Lectures et musiques d’été Par René-François Auclair, Éric Champagne & Caroline Rodgers
/ 1 juin 2015
English Version... Saint John
String Quartet
Montage
SJSQ005. 2015. 61 min 9 s
D’un océan à l’autre, l’ensemble du Nouveau-Brunswick
propose un survol fort intéressant des différentes
influences de six compositeurs qui ont fait du Canada leur terre d’accueil. Ces
musiques contemporaines ont trouvé dans le quatuor à cordes un médium étonnant qui nous fait voyager dans l’espace et le temps. Du minimalisme
asiatique d’Anthony Genge aux expériences sensorielles envoûtantes et aux souvenirs imagés de Kutnowski sur l’Argentine, la
diversité culturelle est au rendez-vous. Le voyage se termine paisiblement sur
la côte est dans une pastorale folklorique de Richard
Kipp. Les musiciens sont très attentifs aux sonorités qu’ils
produisent, pour dépeindre les moindres couleurs de ces aquarelles originales. La musique reste toujours intelligible et facile
d’accès, tout en faisant éclater les formes traditionnelles du quatuor. Une
belle acoustique enrobe les quatre musiciens dans cette découverte inestimable
d’un répertoire encore peu connu ici. Une valeur sûre. RFA
Brian Current : Airline Icarus
Carla Huhtanen, soprano; Krisztina Szabó,
mezzo-soprano; Graham Thomson, ténor; Alexander Dobson, baryton; Geoffrey
Sirett, baryton; Chœur de chambre et ensemble instrumental sous la direction de
Brian Current
Naxos 8,660356 (43 min 46 s)
Il est amusant de constater que plusieurs créations
contemporaines dans le monde de l’opéra se déroulent dans un aéroport. Pour
mémoire, pensons seulement à 60e Parallèle (1997) de Philippe Manoury, Flight (1998) de Jonathan Dove ou encore Prochain
départ (2005) de Simon Bertrand. Avec Airline
Icarus (2001-2005), le compositeur et chef
d’orchestre canadien Brian Current nous propulse carrément dans les airs, alors
que l’action se déroule à l’intérieur d’un avion, de son décollage à sa chute
dramatique. Ce microcosme bigarré évoluant dans un huis clos forcé donne lieu à de nombreuses introspections lyriques et quelques
interactions théâtralement intéressantes. Ce court opéra jouit de l’écriture
habile et intelligente de Current et d’un livret
intelligent et bien construit. Et l’émotion est au rendez-vous
: l’air final du pilote (magistral Alexander Dobson) est
spectaculairement poignant. Force est de constater que
cet opéra est une grande réussite qui mérite pleinement de figurer dans la
collection Classiques canadiens de
Naxos. Seule petite déception : l’œuvre aurait dû
être publiée en DVD, d’autant plus qu’il est possible de voir sur YouTube la
captation vidéo de la présentation de 2011 au festival italien Premio Fedora. ÉC
Les Vents français : Winds & Piano
Les Vents français; Éric Le Sage, piano
Warner Classics 0325646231850 3 CD (179 min 27 s)
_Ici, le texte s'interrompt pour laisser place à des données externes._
`src/time_access_coherence_defines.vh`:
```
`ifndef TIME_ACCESS_COHERENCE_DEFINES_VH
`define TIME_ACCESS_COHERENCE_DEFINES_VH

// Clock rate in hertz (100 ns period)
`define TAC_CLK_HZ          10000000
// Longest bus access before the internal timeout, in milliseconds
`define TAC_TIMEOUT_MS      950
// Timeout in clock cycles, 950 ms at 10 MHz, sized for the 24-bit count
`define TAC_TIMEOUT_CYC     24'h90F560
// Counter width for the timeout measurement
`define TAC_TMO_W           24
// Prescaler stages from 4096 Hz down to 1 Hz
`define TAC_PRESC_W         12
// Bytes read after a read timeout
`define TAC_READ_FILL       8'hFF
// Hundredths reset value after a seconds write
`define TAC_HUND_CLEAR      8'h00
// Time counter address range
`define TAC_TIME_ADDR_LO    8'h00
`define TAC_TIME_ADDR_HI    8'h07

`endif

```
`src/time_access_coherence.v`:
```
`timescale 1ns/1ps
`default_nettype none
`include "time_access_coherence_defines.vh"

// Operation
// - Freeze time counters during short accesses
// - Remember one tick, apply after STOP
// - Halt toggle, event, seconds write resync
// - Prescaler reset shortens period for consumers
// - STOP unfreezes and applies pending tick
// - Seconds write clears hundredths to 00
// - Write timeout resets bus, keeps time
// - Read timeout returns FFh, applies tick
// - Address pointer kept across stop, timeout
// - Hundredths keep running during reads
// - Write without seconds keeps phase, tick
// - Halt or event resync keeps seconds
module time_access_coherence #(
  parameter [23:0] TIMEOUT_CYC = `TAC_TIMEOUT_CYC
) (
  input  wire       clk_sys_in,
  input  wire       rst_n_in,
  input  wire       tick_4096_in,
  input  wire       bus_start_in,
  input  wire       bus_stop_in,
  input  wire       bus_read_in,
  input  wire       bus_wr_in,
  input  wire [7:0] bus_addr_in,
  input  wire       halt_bit_in,
  input  wire       external_event_input,
  input  wire       event_sync_enable,
  input  wire       tick_100hz_in,
  output reg        freeze_out,
  output reg        sec_inc_out,
  output reg        hund_run_out,
  output reg        hund_clear_out,
  output reg        presc_reset_out,
  output reg        bus_reset_out,
  output reg        read_fill_out,
  output reg  [7:0] read_fill_data_out,
  output reg  [11:0] presc_out,
  output reg  [7:0] addr_ptr_out
);

  // Access state
  localparam [1:0] ST_IDLE  = 2'b00;
  localparam [1:0] ST_WRITE = 2'b01;
  localparam [1:0] ST_READ  = 2'b10;
  localparam [1:0] ST_TMO   = 2'b11;

  // How an access is handled
  //   IDLE  : no access; 1 Hz wraps go straight to the time counters
  //   WRITE : host is writing; time and hundredths are frozen
  //   READ  : host is reading; time frozen, hundredths keep running
  //   TMO   : access cut by the timeout; counting runs as in IDLE
  // A START enters WRITE or READ from any state unless a STOP or the
  // timeout wins in the same cycle, taking the direction from the read
  // level that comes with it; a repeated START may switch direction
  // without a STOP in between.
  // While frozen, at most one wrap of the prescaler is kept back and
  // issued as soon as the freeze ends, by STOP or by timeout.
  // Three events resynchronise the prescaler: a seconds write and a
  // halt bit written 0 then 1, both inside an access, and a rising
  // edge on the event input while event sync is enabled (this one
  // also acts outside an access). Each drops the kept-back wrap.
  // Output pulses (increment, clear, prescaler reset, bus reset) last
  // one cycle each and come from flip-flops, one cycle after the
  // input that causes them; a prescaler reset comes three cycles after the event input.
  // Hazard: a START and the timeout in the same cycle let the timeout
  // win, so that access is lost and the host must START again.
  // Limitation: the hundredths and seconds counters live outside this
  // block and only see the pulses made here; an access abandoned
  // without a STOP ends only by the timeout.

  reg  [1:0]  state_r;
  reg  [1:0]  state_nxt;
  reg  [23:0] tmo_cnt_r;
  reg         pend_r;
  reg         halt_q_r;
  reg         halt_was_low_r;
  reg         tmo_read_r;
  reg         ev_s1_r;
  reg         ev_s2_r;
  reg         ev_s3_r;
  wire        ev_rise;
  wire        sec_wr;
  wire        halt_resync;
  wire        resync;
  wire        presc_wrap;
  wire        active;
  wire        timeout;
  wire        freezing;

  // Seconds lives at address 01h
  function is_seconds;
    input [7:0] a;
    begin
      is_seconds = (a == (`TAC_TIME_ADDR_LO + 8'h01));
    end
  endfunction

  // True for the two states in which an access holds the bus
  function is_access;
    input [1:0] st;
    begin
      is_access = (st == ST_WRITE) || (st == ST_READ);
    end
  endfunction

  // True for a read access
  function is_read;
    input [1:0] st;
    begin
      is_read = (st == ST_READ);
    end
  endfunction

  // Access decode, edge detect and the three resync sources
  assign active   = is_access(state_r);
  assign freezing = is_access(state_nxt);
  assign timeout  = active && (tmo_cnt_r >= TIMEOUT_CYC);
  assign ev_rise  = ev_s2_r & ~ev_s3_r;
  assign sec_wr   = bus_wr_in & is_seconds(bus_addr_in) & active;
  // Halt resync fires once, on the 0-to-1 return inside an access
  assign halt_resync = halt_bit_in & ~halt_q_r & halt_was_low_r &
                       active;
  assign resync   = sec_wr | halt_resync |
                    (ev_rise & event_sync_enable);
  assign presc_wrap = tick_4096_in && (presc_out == 12'hFFF);

  // Event input synchroniser
  always @(posedge clk_sys_in or negedge rst_n_in) begin
    if (!rst_n_in) begin
      ev_s1_r <= 1'b0;
      ev_s2_r <= 1'b0;
      ev_s3_r <= 1'b0;
    end else begin
      ev_s1_r <= external_event_input;
      ev_s2_r <= ev_s1_r;
      ev_s3_r <= ev_s2_r;
    end
  end

  // Access state sequencing
  always @* begin
    state_nxt = state_r;
    case (state_r)
      ST_IDLE: begin
        if (bus_start_in)
          state_nxt = bus_read_in ? ST_READ : ST_WRITE;
      end
      ST_WRITE, ST_READ: begin
        if (timeout)
          state_nxt = ST_TMO;
        else if (bus_stop_in)
          state_nxt = ST_IDLE;
        else if (bus_start_in)
          state_nxt = bus_read_in ? ST_READ : ST_WRITE;
      end
      ST_TMO: begin
        if (bus_start_in)
          state_nxt = bus_read_in ? ST_READ : ST_WRITE;
      end
      default: state_nxt = ST_IDLE;
    endcase
  end

  // Access state register
  always @(posedge clk_sys_in or negedge rst_n_in) begin
    if (!rst_n_in) begin
      state_r <= ST_IDLE;
    end else begin
      state_r <= state_nxt;
    end
  end

  // Halt bit history: a low level seen inside the access arms the
  // 0-then-1 resync, the delayed copy turns the return to 1 into a
  // single pulse; leaving the access disarms it
  always @(posedge clk_sys_in or negedge rst_n_in) begin
    if (!rst_n_in) begin
      halt_q_r       <= 1'b0;
      halt_was_low_r <= 1'b0;
    end else begin
      halt_q_r <= halt_bit_in;
      if (!active)
        halt_was_low_r <= 1'b0;
      else if (!halt_bit_in)
        halt_was_low_r <= 1'b1;
    end
  end

  // Access duration, measured from each START so that a repeated
  // START restarts it; the count parks once the limit is reached and
  // stays parked until the host opens a new access
  always @(posedge clk_sys_in or negedge rst_n_in) begin
    if (!rst_n_in) begin
      tmo_cnt_r <= 24'h000000;
    end else if (bus_start_in) begin
      tmo_cnt_r <= 24'h000000;
    end else if (active && !timeout) begin
      tmo_cnt_r <= tmo_cnt_r + 24'h000001;
    end
  end

  // Prescaler from 4096 Hz down to 1 Hz. A resync restarts the whole
  // chain, so calendar counting, clock output, timers, temperature
  // sampling and the event filter all see a shortened current period,
  // while the stored seconds value is left alone
  always @(posedge clk_sys_in or negedge rst_n_in) begin
    if (!rst_n_in) begin
      presc_out       <= 12'h000;
      presc_reset_out <= 1'b0;
    end else begin
      if (resync)
        presc_out <= 12'h000;
      else if (tick_4096_in)
        presc_out <= presc_out + 12'h001;
      presc_reset_out <= resync;
    end
  end

  // Once-per-second tick. While the counters are frozen one wrap is
  // remembered and a second one merges into it; when the freeze ends,
  // by STOP or by timeout, the remembered or a fresh wrap is issued.
  // A resync throws the remembered tick away and beats a wrap in the
  // same cycle, so a seconds write never gains an extra second.
  always @(posedge clk_sys_in or negedge rst_n_in) begin
    if (!rst_n_in) begin
      pend_r      <= 1'b0;
      sec_inc_out <= 1'b0;
    end else begin
      sec_inc_out <= 1'b0;
      if (resync) begin
        pend_r <= 1'b0;
      end else if (freezing) begin
        if (presc_wrap)
          pend_r <= 1'b1;
      end else if (pend_r || presc_wrap) begin
        sec_inc_out <= 1'b1;
        pend_r      <= 1'b0;
      end
    end
  end

  // Freeze mirrors the access state: up one cycle after START, down
  // one cycle after STOP or the timeout
  always @(posedge clk_sys_in or negedge rst_n_in) begin
    if (!rst_n_in) begin
      freeze_out <= 1'b0;
    end else begin
      freeze_out <= freezing;
    end
  end

  // Hundredths keep counting through reads but hold during writes;
  // a seconds write clears them
  always @(posedge clk_sys_in or negedge rst_n_in) begin
    if (!rst_n_in) begin
      hund_run_out   <= 1'b0;
      hund_clear_out <= 1'b0;
    end else begin
      hund_run_out   <= tick_100hz_in &&
                        (state_nxt != ST_WRITE);
      hund_clear_out <= sec_wr;
    end
  end

  // Timeout: reset the bus interface for one cycle and keep time as it
  // was. A cut read leaves every further byte reading as all ones
  // until the host opens a fresh access with START.
  always @(posedge clk_sys_in or negedge rst_n_in) begin
    if (!rst_n_in) begin
      bus_reset_out      <= 1'b0;
      tmo_read_r         <= 1'b0;
      read_fill_out      <= 1'b0;
      read_fill_data_out <= 8'h00;
    end else begin
      bus_reset_out <= timeout;
      if (timeout)
        tmo_read_r <= is_read(state_r);
      else if (bus_start_in)
        tmo_read_r <= 1'b0;
      if (timeout)
        read_fill_out <= is_read(state_r);
      else if (bus_start_in)
        read_fill_out <= 1'b0;
      else
        read_fill_out <= tmo_read_r;
      read_fill_data_out <= `TAC_READ_FILL;
    end
  end

  // Register pointer: moved only by written address bytes inside an
  // access, so neither STOP nor the forced stop after a timeout
  // disturbs it
  always @(posedge clk_sys_in or negedge rst_n_in) begin
    if (!rst_n_in) begin
      addr_ptr_out <= 8'h00;
    end else if (bus_wr_in && active) begin
      addr_ptr_out <= bus_addr_in;
    end
  end

endmodule // time_access_coherence
`default_nettype wire

```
Le quintette Les Vents français est un ensemble de superstars
regroupant les solistes les plus en vue du monde des instruments à vent,
notamment Emmanuel Pahud à la flûte et Paul Meyer à la clarinette. Pour cet album triple, ils se joignent au pianiste Éric Le Sage
dans un programme faste de musique de chambre avec piano. Le premier disque se
penche sur le répertoire français, débutant par le populaire Sextuor de Poulenc joué ici avec un
sourire en coin, comme il se doit ! La magnifique
découverte est celle du Sextuor de Louise Farrenc, contemporaine de Berlioz, qui propose
ici une œuvre brillante et allègre. Le court Divertissement de Roussel laisse un agréable souvenir et le Quintette d’André Caplet (sans cor) brille par son équilibre et ses couleurs inspirées.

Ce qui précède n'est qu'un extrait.